Personal information
- Born: February 11, 1980 (age 46) Washington, D.C., U.S.
- Listed height: 6 ft 9 in (2.06 m)
- Listed weight: 230 lb (104 kg)

Career information
- High school: Gwynn Park (Brandywine, Maryland)
- College: American (1998–2002)
- NBA draft: 2002: undrafted
- Playing career: 2002–2003
- Position: Power forward / center
- Number: 32

Career history
- 2002–2003: Sioux Falls Skyforce
- 2003: Columbus Riverdragons

Career highlights
- AP Honorable mention All-American (2002); Patriot League Player of the Year (2002); First-team All-Patriot League (2002); First-team All-CAA (2000); Second-team All-CAA (2001);

= Patrick Doctor =

American basketball player

Patrick Doctor (born February 11, 1980) is an American former professional basketball player. He played college basketball at American University between 1998 and 2002, where he was a three-time all-conference selection and the 2002 Patriot League Player of the Year. After graduating college, he had short stints in the Continental Basketball Association and National Basketball Development League.

==High school and college careers==
Doctor grew up in Brandywine, Maryland and attended Gwynn Park High School, where as a senior in 1997–98 he was named to The Washington Post's All-Met First Team. He averaged 19.8 points, 13.4 rebounds, and 2 blocks per game while leading Gwynn Park to the Prince George's Class 3A title.

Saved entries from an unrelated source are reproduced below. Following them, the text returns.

==> run P: inputs <==
Design aib_rx_bert, start of the top module:
module aib_rx_bert #(
parameter [0:0] BERT_BUF_MODE_EN = 1   
)
(
input         clk,               
input         rstn,              
input [  3:0] rx_rst_pulse,      
input [  3:0] rx_start_pulse,    
input [  3:0] seed_in_en,        
input [  5:0] chk3_lane_sel_ff,  
input [  5:0] chk2_lane_sel_ff,  
input [  5:0] chk1_lane_sel_ff,  
input [  5:0] chk0_lane_sel_ff,  
input [  2:0] chk3_ptrn_sel_ff,  
input [  2:0] chk2_ptrn_sel_ff,  
input [  2:0] chk1_ptrn_sel_ff,  
input [  2:0] chk0_ptrn_sel_ff,  
input [319:0] rx_bert_data_i,    
input         sdr_mode,          
input   [1:0] r_fifo_mode,       
input         m_gen2_mode,       
output reg [ 48:0] rbert_bit_cnt_ff,  
output     [ 15:0] biterr_cnt_chk3,   
output     [ 15:0] biterr_cnt_chk2,   
output     [ 15:0] biterr_cnt_chk1,   
output     [ 15:0] biterr_cnt_chk0,   
output     [127:0] rx_bert3_data,     
output     [127:0] rx_bert2_data,     
output     [127:0] rx_bert1_data,     
output     [127:0] rx_bert0_data,     
output     [  3:0] rbert_running_ff   
);
Settings: LEC_CHECK=0, CAP_MARGIN=15, CELL_PAD_IN_SITES_DETAIL_PLACEMENT=0, CELL_PAD_IN_SITES_GLOBAL_PLACEMENT=0, CORE_MARGIN=2, CORE_UTILIZATION=68, CTS_CLUSTER_DIAMETER=29, CTS_CLUSTER_SIZE=50, GPL_ROUTABILITY_DRIVEN=1, HOLD_SLACK_MARGIN=0.3, MAX_ROUTING_LAYER=met4, SETUP_SLACK_MARGIN=1.15, SLEW_MARGIN=40; clock period 5.92 ns.
run.sh (not shown) runs the stock make flow with config.mk's settings and CLKGATE_MAP_FILE=.
==> run D (differences from run P) <==
CAP_MARGIN = 20   (was 15)
CELL_PAD_IN_SITES_DETAIL_PLACEMENT = unset   (was 0)
CELL_PAD_IN_SITES_GLOBAL_PLACEMENT = unset   (was 0)
CORE_UTILIZATION = 40   (was 68)
CTS_CLUSTER_DIAMETER = unset   (was 29)
CTS_CLUSTER_SIZE = unset   (was 50)
GPL_ROUTABILITY_DRIVEN = unset   (was 1)
HOLD_SLACK_MARGIN = unset   (was 0.3)
MAX_ROUTING_LAYER = unset   (was met4)
SETUP_SLACK_MARGIN = unset   (was 1.15)
SLEW_MARGIN = 20   (was 40)
==> flow/constraint.sdc (replaced) <==
create_clock -name core_clock -period 7.43 [get_ports {clk}]
set_input_delay 1.4860 -clock core_clock [delete_from_list [all_inputs] [get_ports {clk}]]
set_output_delay 1.4860 -clock core_clock [all_outputs]
set_load 0.01 [all_outputs]
==> results <==
Status: run D timing/DRC/antenna clean; run P aborted with a tool error
Last stage reached: run D -; run P 5_1_grt
Count of cells resized by post-cts repair: run D 0; run P 105
FP Rows: run D 162; run P 124
Number of buffers inserted during clock tree synthesis: run D 140; run P 240
Setup Fix Bufs, Post-CTS: run D 0; run P 53
Die outline width: run D 446 µm; run P 343 µm
Core area: run D 195,000 µm²; run P 114,000 µm²
Level count of the clock H-tree: run D 4; run P 4
Root buffer selected by CTS: run D sky130_fd_sc_hd__clkbuf_16; run P sky130_fd_sc_hd__clkbuf_16
Post-detailed-placement half-perimeter wirelength: run D 226,000 µm; run P 225,000 µm
Number of synthesized flops with an enable pin: run D 0; run P 0
Netlist area before placement: run D 78,200 µm²; run P 78,200 µm²
Post-synth ARST share: run D 1.00; run P 1.00
I/O pin total: run D 1,003; run P 1,003
Pre-CTS worst setup slack: run D -0.234 ns; run P -0.966 ns
Placed instance count: run D 10,500; run P 9,466
Compound-gate portion of the synthesized area: run D 0.164; run P 0.164
Area post-placement: run D 89,900 µm²; run P 89,400 µm²
Syn Nets: run D 7,931; run P 7,931
Gp weighted congestion: run D 0.942; run P 1.05
Number of hold buffers added after CTS: run D 0; run P 0
Floorplan die height: run D 446 µm; run P 343 µm
Area of the die: run D 199,000 µm²; run P 118,000 µm²
Core utilization at floorplan: run D 0.402; run P 0.685
Total of buffers placed on input and output ports: run D 1,002; run P 1,002
Post-synth area from yosys stat: run D 78,200 µm²; run P 78,200 µm²


==> build 77 <==
aib_rx_bert again, from the RTL that the note above started with.
make LEC_CHECK=0 CAP_MARGIN=20 CORE_MARGIN=2 CORE_UTILIZATION=65 CTS_CLUSTER_DIAMETER=276 SETUP_SLACK_MARGIN=1.11 SLEW_MARGIN=20 finish   # period 6.07 ns
==> trial 48: changes against build 77 <==
CAP_MARGIN = 0   (was 20)
CORE_UTILIZATION = 72   (was 65)
CTS_CLUSTER_DIAMETER = unset   (was 276)
CTS_CLUSTER_SIZE = 96   (was unset)
PLACE_DENSITY = 0.43   (was unset)
SETUP_SLACK_MARGIN = unset   (was 1.11)
TNS_END_PERCENT = 5   (was unset)
==> flow/constraint.sdc (replaced) <==
create_clock -name core_clock -period 8.54 [get_ports {clk}]
set_input_delay 1.7080 -clock core_clock [delete_from_list [all_inputs] [get_ports {clk}]]
set_output_delay 1.7080 -clock core_clock [all_outputs]
set_load 0.01 [all_outputs]
==> qor summary <==
	build 77	trial 48
Deepest level of the CTS H-tree	4	3
Max-area cell share	0.3754	0.3754
Setup WS pre-CTS	-0.8149 ns	0.1713 ns
Floorplan Utilization	0.6536	0.7284
Number of gates resized after cts	67	0
Adder-cell share of the synthesized area	0.01069	0.01069
Full die area	0.1231 mm²	0.1113 mm²
Standard cell area after detailed placement	0.08934 mm²	0.08785 mm²
Number of cells in the design after placement	9555	9227
Horizontal die dimension	350.9 µm	333.6 µm
Area of the placeable core	0.1197 mm²	0.1074 mm²
Sum of net half-perimeters after detailed placement	212900 µm	223000 µm
Routability congestion estimate from global placement	1.022	1.040
Post-CTS setup buffer count	27	0
Clk sinks	1173	1173
Status	timing/DRC/antenna clean	did not finish
Failing step	-	global routing (5_1_grt)
Number of buffers inserted during clock tree synthesis	130	119
Die Y	350.9 µm	333.6 µm
Flip-flop cell with the highest count after synthesis	dfrtp_1	dfrtp_1
Number of standard-cell rows in the floorplan	127	120


==> job 4626: inputs <==
aib_rx_bert again, from the RTL that the note above started with.
Settings: LEC_CHECK=0, CAP_MARGIN=15, CELL_PAD_IN_SITES_GLOBAL_PLACEMENT=3, CORE_MARGIN=6, CORE_UTILIZATION=15, CTS_CLUSTER_SIZE=30, PLACE_DENSITY_LB_ADDON=0.22, SETUP_SLACK_MARGIN=0.67, SLEW_MARGIN=15, TNS_END_PERCENT=25; clock period 10.1 ns.
==> job 3145 (differences from job 4626) <==
- ABC_AREA: unset -> 1
- CAP_MARGIN: 15 -> 25
- CELL_PAD_IN_SITES_DETAIL_PLACEMENT: unset -> 0
- CELL_PAD_IN_SITES_GLOBAL_PLACEMENT: 3 -> 0
- CORE_MARGIN: 6 -> 4
- CORE_UTILIZATION: 15 -> 38
- CTS_CLUSTER_SIZE: 30 -> 50
- GPL_ROUTABILITY_DRIVEN: unset -> 0
- GPL_TIMING_DRIVEN: unset -> 0
- HOLD_SLACK_MARGIN: unset -> 0.28
- MAX_ROUTING_LAYER: unset -> met4
- MIN_ROUTING_LAYER: unset -> met2
- SETUP_SLACK_MARGIN: 0.67 -> 1.41
- SLEW_MARGIN: 15 -> 40
- TNS_END_PERCENT: 25 -> 55
==> flow/constraint.sdc (replaced) <==
create_clock -name core_clock -period 10.8 [get_ports {clk}]
set_input_delay 2.1600 -clock core_clock [delete_from_list [all_inputs] [get_ports {clk}]]
set_output_delay 2.1600 -clock core_clock [all_outputs]
set_load 0.01 [all_outputs]
==> results.json <==
{
  "grtUsageMet1_pct": 0,
  "lastStage": "global routing",
  "portBuffers": 987,
  "outcome": "aborted with a tool error",
  "core-area_um2": 207000,
  "die_y_um": 464,
  "top_area_share_pct": 37.1,
  "postSynthAreaPerCell_um2": 7.06,
  "ys_area_um2": 79100,
  "dp_hpwl_um": 350000,
  "tool.error": "[ERROR GRT-0116] Global routing finished with congestion. Check the congestion regions in the DRC Viewer."
}
the above is filed under job 3145

==> results.json <==
{
  "core-area_um2": 518000,
  "rr_endpoint": "aib_bert_chk1.rbert_biterr_cnt_ff[8]",
  "logic_area_um2": 45400,
  "dp_hpwl_um": 317000,
  "startpoint": "r_fifo_mode[1]",
  "place_inst": 14800,
  "postSynthAreaPerCell_um2": 10.4,
  "grtUsageMet1_pct": 19.5,
  "top_area_share_pct": 37.5,
  "die_y_um": 734,
  "finish.utilization_pct": 19.5,
  "outcome": "complete, no violations",
  "slowest_delay_ns": 0.58,
  "stdcell_count": 15100,
  "rows": 264,
  "portBuffers": 1002,
  "cp_data_required_time_ns": 10.85,
  "power_mw": 18.1,
  "track_usage_pct": 15.4
}
the above is filed under job 4626



==> inputs of job 3547 <==
Starting RTL as in the previous note.
Settings: LEC_CHECK=0, ABC_AREA=1, CAP_MARGIN=20, CORE_MARGIN=2, CORE_UTILIZATION=72, CTS_CLUSTER_DIAMETER=113, CTS_CLUSTER_SIZE=10, SETUP_SLACK_MARGIN=0.64, SLEW_MARGIN=20, TNS_END_PERCENT=20; clock period 4.07 ns.
==> inputs of job 5640, as changes to job 3547 <==
Settings changed: ABC_AREA 1 to unset, CORE_UTILIZATION 72 to 40, CTS_CLUSTER_DIAMETER 113 to unset, CTS_CLUSTER_SIZE 10 to unset, SETUP_SLACK_MARGIN 0.64 to unset, TNS_END_PERCENT 20 to unset.
==> flow/constraint.sdc (replaced) <==
create_clock -name core_clock -period 7.03 [get_ports {clk}]
set_input_delay 1.4060 -clock core_clock [delete_from_list [all_inputs] [get_ports {clk}]]
set_output_delay 1.4060 -clock core_clock [all_outputs]
set_load 0.01 [all_outputs]
==> reports/metrics.yaml <==
status: "did not finish"
failed_stage: "5_1_grt"
error: "[ERROR GRT-0232] Routing congestion too high. Check the congestion heatmap in the GUI."
area_leaders: "dfrtp_1, nand2_1, o21ai_0"
die_w_um: 335.4
grtUsageTotal_pct: 76.94
grt_use_met1_pct: 77.10
syn_nets: 11633
[end of results for job 3547]
==> reports/metrics.yaml <==
synthMuxAreaShare_pct: 29.06
die_w_um: 446.2
core_area_um2: 194600
status: "timing/DRC/antenna clean"
syn_nets: 7931
grtUsageTotal_pct: 30.72
min_to: "aib_bert_chk0.rx_bert_data_ff[26]"
path_buffers: 6
yosysTopAreaCell: "dfrtp_1"
area_leaders: "dfrtp_1, mux2_2, mux4_2"
grt_use_met1_pct: 38.42
[end of results for job 5640]
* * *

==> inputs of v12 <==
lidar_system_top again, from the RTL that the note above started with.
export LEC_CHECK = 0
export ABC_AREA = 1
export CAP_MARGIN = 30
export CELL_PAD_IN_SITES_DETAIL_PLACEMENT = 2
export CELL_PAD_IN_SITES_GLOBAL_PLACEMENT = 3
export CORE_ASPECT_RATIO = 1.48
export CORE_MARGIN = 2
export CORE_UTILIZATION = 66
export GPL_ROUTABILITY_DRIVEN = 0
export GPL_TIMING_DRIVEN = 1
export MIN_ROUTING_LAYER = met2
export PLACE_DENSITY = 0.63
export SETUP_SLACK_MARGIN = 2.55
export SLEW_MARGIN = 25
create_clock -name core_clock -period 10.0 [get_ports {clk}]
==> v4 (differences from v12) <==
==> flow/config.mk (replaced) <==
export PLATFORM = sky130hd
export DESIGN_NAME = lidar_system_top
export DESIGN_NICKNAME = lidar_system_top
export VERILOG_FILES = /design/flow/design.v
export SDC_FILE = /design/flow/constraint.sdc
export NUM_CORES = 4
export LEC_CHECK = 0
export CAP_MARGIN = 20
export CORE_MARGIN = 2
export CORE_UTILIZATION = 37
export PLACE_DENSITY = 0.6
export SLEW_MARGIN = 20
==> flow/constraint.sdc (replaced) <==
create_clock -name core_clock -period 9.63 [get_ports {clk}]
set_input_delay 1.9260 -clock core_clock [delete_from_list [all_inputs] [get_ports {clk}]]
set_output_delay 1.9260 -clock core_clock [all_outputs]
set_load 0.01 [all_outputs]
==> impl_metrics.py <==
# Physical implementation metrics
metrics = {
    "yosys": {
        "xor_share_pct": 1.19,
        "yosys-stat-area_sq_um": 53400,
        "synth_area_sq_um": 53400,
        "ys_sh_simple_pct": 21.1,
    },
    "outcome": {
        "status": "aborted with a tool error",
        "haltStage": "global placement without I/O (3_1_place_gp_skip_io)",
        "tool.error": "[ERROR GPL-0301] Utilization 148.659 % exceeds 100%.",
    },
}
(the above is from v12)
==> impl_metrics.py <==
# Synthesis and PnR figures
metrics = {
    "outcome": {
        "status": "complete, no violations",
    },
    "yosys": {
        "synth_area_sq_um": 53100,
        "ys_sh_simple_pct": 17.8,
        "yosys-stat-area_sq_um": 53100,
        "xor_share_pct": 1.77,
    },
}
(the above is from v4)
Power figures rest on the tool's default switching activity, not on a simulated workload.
== run 1 ==
==> flow/design.v (excerpt) <==
module ALU_ft (
    input              clk,
    input              rst,
    input      [31:0]  A,
    input      [31:0]  B,
    input      [2:0]   ALUControl,
    output reg [31:0]  Result,
    output reg         Zero,
    output reg         Carry,
    output reg         OverFlow,
    output reg         Negative,
    output reg         fault_detected_out
);
    wire [31:0] alu_res;
    wire alu_z, alu_c, alu_v, alu_n;
    ALU u_alu (
        .A(A),
        .B(B),
        .ALUControl(ALUControl),
        .Result(alu_res),
        .Zero(alu_z),
        .Carry(alu_c),
        .OverFlow(alu_v),
        .Negative(alu_n)
    );
    reg [31:0] res_t1;
    reg [31:0] res_t2;
    localparam STAGE1 = 2'b00;
    localparam STAGE2 = 2'b01;
    localparam STAGE3 = 2'b10;
    reg [1:0] state;
    always @(posedge clk or negedge rst) begin
        if (!rst) begin
            state              <= STAGE1;
            fault_detected_out <= 1'b0;
            res_t1             <= 32'b0;
            res_t2             <= 32'b0;
            Result             <= 32'b0;
            Zero               <= 1'b0;
            Carry              <= 1'b0;
            OverFlow           <= 1'b0;
            Negative           <= 1'b0;
        end
        else begin
            case (state)
                STAGE1: begin
                    res_t1 <= alu_res;           
                    fault_detected_out <= 1'b0;
                    state <= STAGE2;
                end
                STAGE2: begin
                    res_t2 <= alu_res;           
                    if (res_t2 == res_t1) begin
                        Result   <= alu_res;
                        Zero     <= alu_z;
                        Carry    <= alu_c;
                        OverFlow <= alu_v;
                        Negative <= alu_n;
                        state    <= STAGE1;
                    end
  ...
For scale: ~2000 cells after synthesis, about 100 flip-flops, roughly 110 I/O pins, roughly 13000 µm² of cells after synthesis.
==> flow/config.mk <==
export PLATFORM = sky130hd
export DESIGN_NAME = ALU_ft
export DESIGN_NICKNAME = ALU_ft
export VERILOG_FILES = /design/flow/design.v
export SDC_FILE = /design/flow/constraint.sdc
export NUM_CORES = 4
export LEC_CHECK = 0
export ABC_AREA = 1
export CAP_MARGIN = 15
export CORE_MARGIN = 2
export CORE_UTILIZATION = 72
export CTS_CLUSTER_DIAMETER = 188
export CTS_CLUSTER_SIZE = 95
export PLACE_DENSITY = 0.82
export SETUP_SLACK_MARGIN = -0.3
export SLEW_MARGIN = 30
export TNS_END_PERCENT = 5
==> flow/constraint.sdc <==
create_clock -name core_clock -period 3.14 [get_ports {clk}]
set_input_delay 0.6280 -clock core_clock [delete_from_list [all_inputs] [get_ports {clk}]]
set_output_delay 0.6280 -clock core_clock [all_outputs]
set_load 0.01 [all_outputs]
run.sh (not shown) runs the stock make flow with config.mk's settings and CLKGATE_MAP_FILE=.
Run 1: it failed with a tool error in 5_1_grt, so there are no final results.
The following lists how run 2 was set up differently from run 1:
- removing PLACE_DENSITY (formerly 0.82)
- changing SETUP_SLACK_MARGIN from -0.3 to -0.34
- removing ABC_AREA (formerly 1)
- changing CAP_MARGIN from 15 to 30
- changing CTS_CLUSTER_SIZE from 95 to 37
- removing TNS_END_PERCENT (formerly 5)
- changing CORE_UTILIZATION from 72 to 65
- removing CTS_CLUSTER_DIAMETER (formerly 188)
- changing the clock period (ns, I/O delays scaled along) from 3.14 to 4.45
==> results <==
Sort run 1 and run 2 by cell area after synthesis, ascending, and run 1 comes first.
Post-synthesis adder-cell area fraction was lower in run 2 than in run 1.
The final RePlAce weighted congestion reported for run 2 is smaller than that of run 1 by 0.016.
Number of cells produced by synthesis shrinks by more than 10% when moving from run 1 to run 2.
Run 1 did not run to completion, as it errored out during 5_1_grt.
Run 2: flow complete, layout not clean; failing: negative setup slack
Run 2 vs run 1 on area of the placeable core: run 2 is the higher one.
Looking at placement-stage cell area, run 2 sits about 5.4% above run 1.
Input-level comparison between run 3 and run 2:
- an added PLACE_DENSITY of 0.35
- a change of SETUP_SLACK_MARGIN from -0.34 to 0.4
- a change of CORE_UTILIZATION from 65 to 64
- a change of CTS_CLUSTER_SIZE from 37 to 98
- an added CTS_CLUSTER_DIAMETER of 354
- a change of the clock period (ns, I/O delays scaled along) from 4.45 to 2.51
[summary]
Worst setup slack before clock tree synthesis delta for run 3 relative to run 2: 1610 ps lower
Re mux contribution to synthesized area: no difference whatsoever between run 3 and run 2.
Y dimension of the die: run 3 > run 2
As the logs show, run 3 stopped at 5_1_grt after a tool error, so it never reached the end of the flow.
For cell total in the yosys stat output, run 2 and run 3 come out practically identical.
Diff run 2 -> run 3: horizontal die size rose by about 0.8%; die area climbed 330 µm²; number of gates resized after cts went up; core utilization at floorplan decreased by 0.42 points relative to the old numbers.
Input changes introduced in run 4 (baseline for comparison: run 3):
- a change of CORE_UTILIZATION from 64 to 59
- a change of SETUP_SLACK_MARGIN from 0.4 to 0.56
- a change of PLACE_DENSITY from 0.35 to 0.36
Notes after the runs:
| floorplan utilization | higher: run 3 |
Row routability congestion estimate: run 4 lower / run 3 higher
[compare] base=run 3 new=run 4: area fraction in compound gates after synthesis neither gained nor lost much; total of cells resized after clock tree synthesis lower; synthesized instance count ~0 delta; area fraction in xor and xnor cells was more or less identical.
The multiplexer area fraction after synthesis was comparable across run 4 and run 3.
Of run 3 and run 4, not a single run came through the flow clean.
Run 4: it failed with a tool error in 5_1_grt, so there are no final results.
Run 3: it failed with a tool error in 5_1_grt, so there are no final results.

A 6'9" power forward / center, Doctor then went on to play in college for American. He had a strong freshman campaign which saw him average 11.0 points and 6.2 rebounds per game. The following season, he averaged 15.4 points, 7.0 rebounds, 1.1 assists, and 1.4 steals per game en route to an All-Colonial Athletic Association First Team selection as a sophomore. In 2000–01, Doctor's junior season, he was once again named an All-CAA performer. He earned a spot on the Second Team after averaging 16.1 points, 7.3 rebounds, and 1.4 assists.

Heading into Doctor's senior year of 2001–02, American had switched conferences and left the CAA to join the Patriot League. In just the school's first year as a Patriot member, Doctor took home the men's basketball top award and was named the Patriot League Player of the Year. He led the Eagles (16–11 overall, 10–4 conference) to the regular season title and the top seed in the 2002 Patriot League tournament, where the Eagles lost by four points to Holy Cross in the championship game. That season, he averaged 15.0 points and 6.0 rebounds per game while also leading the conference in field goal shooting percentage (57.9%). He was also named to the All-Patriot League First Team, and was honored as an Associated Press honorable mention All-American. Doctor finished his American career with 1,461 points, 672 rebounds, and 97 assists.

==Professional career==
After going undrafted in the 2002 NBA draft, Doctor moved to Belgium to play for Basket Bree, but was released by the team prior to the start of the season.

On December 2, 2002, Doctor signed with the Sioux Falls Skyforce of the Continental Basketball Association. He appeared in four games during the 2002–03 season, averaging 6.8 points and 6.8 rebounds per game.

In November 2003, Doctor was selected in the sixth round of the NBDL draft by the Columbus Riverdragons. He was released by the Riverdragons on December 2, 2003, after suffering a season-ending knee injury. He played in three games for Columbus, averaging 21.7 minutes, 10.3 points and 4.7 rebounds per game, including 13 points and six rebounds against the Huntsville Flight on November 21.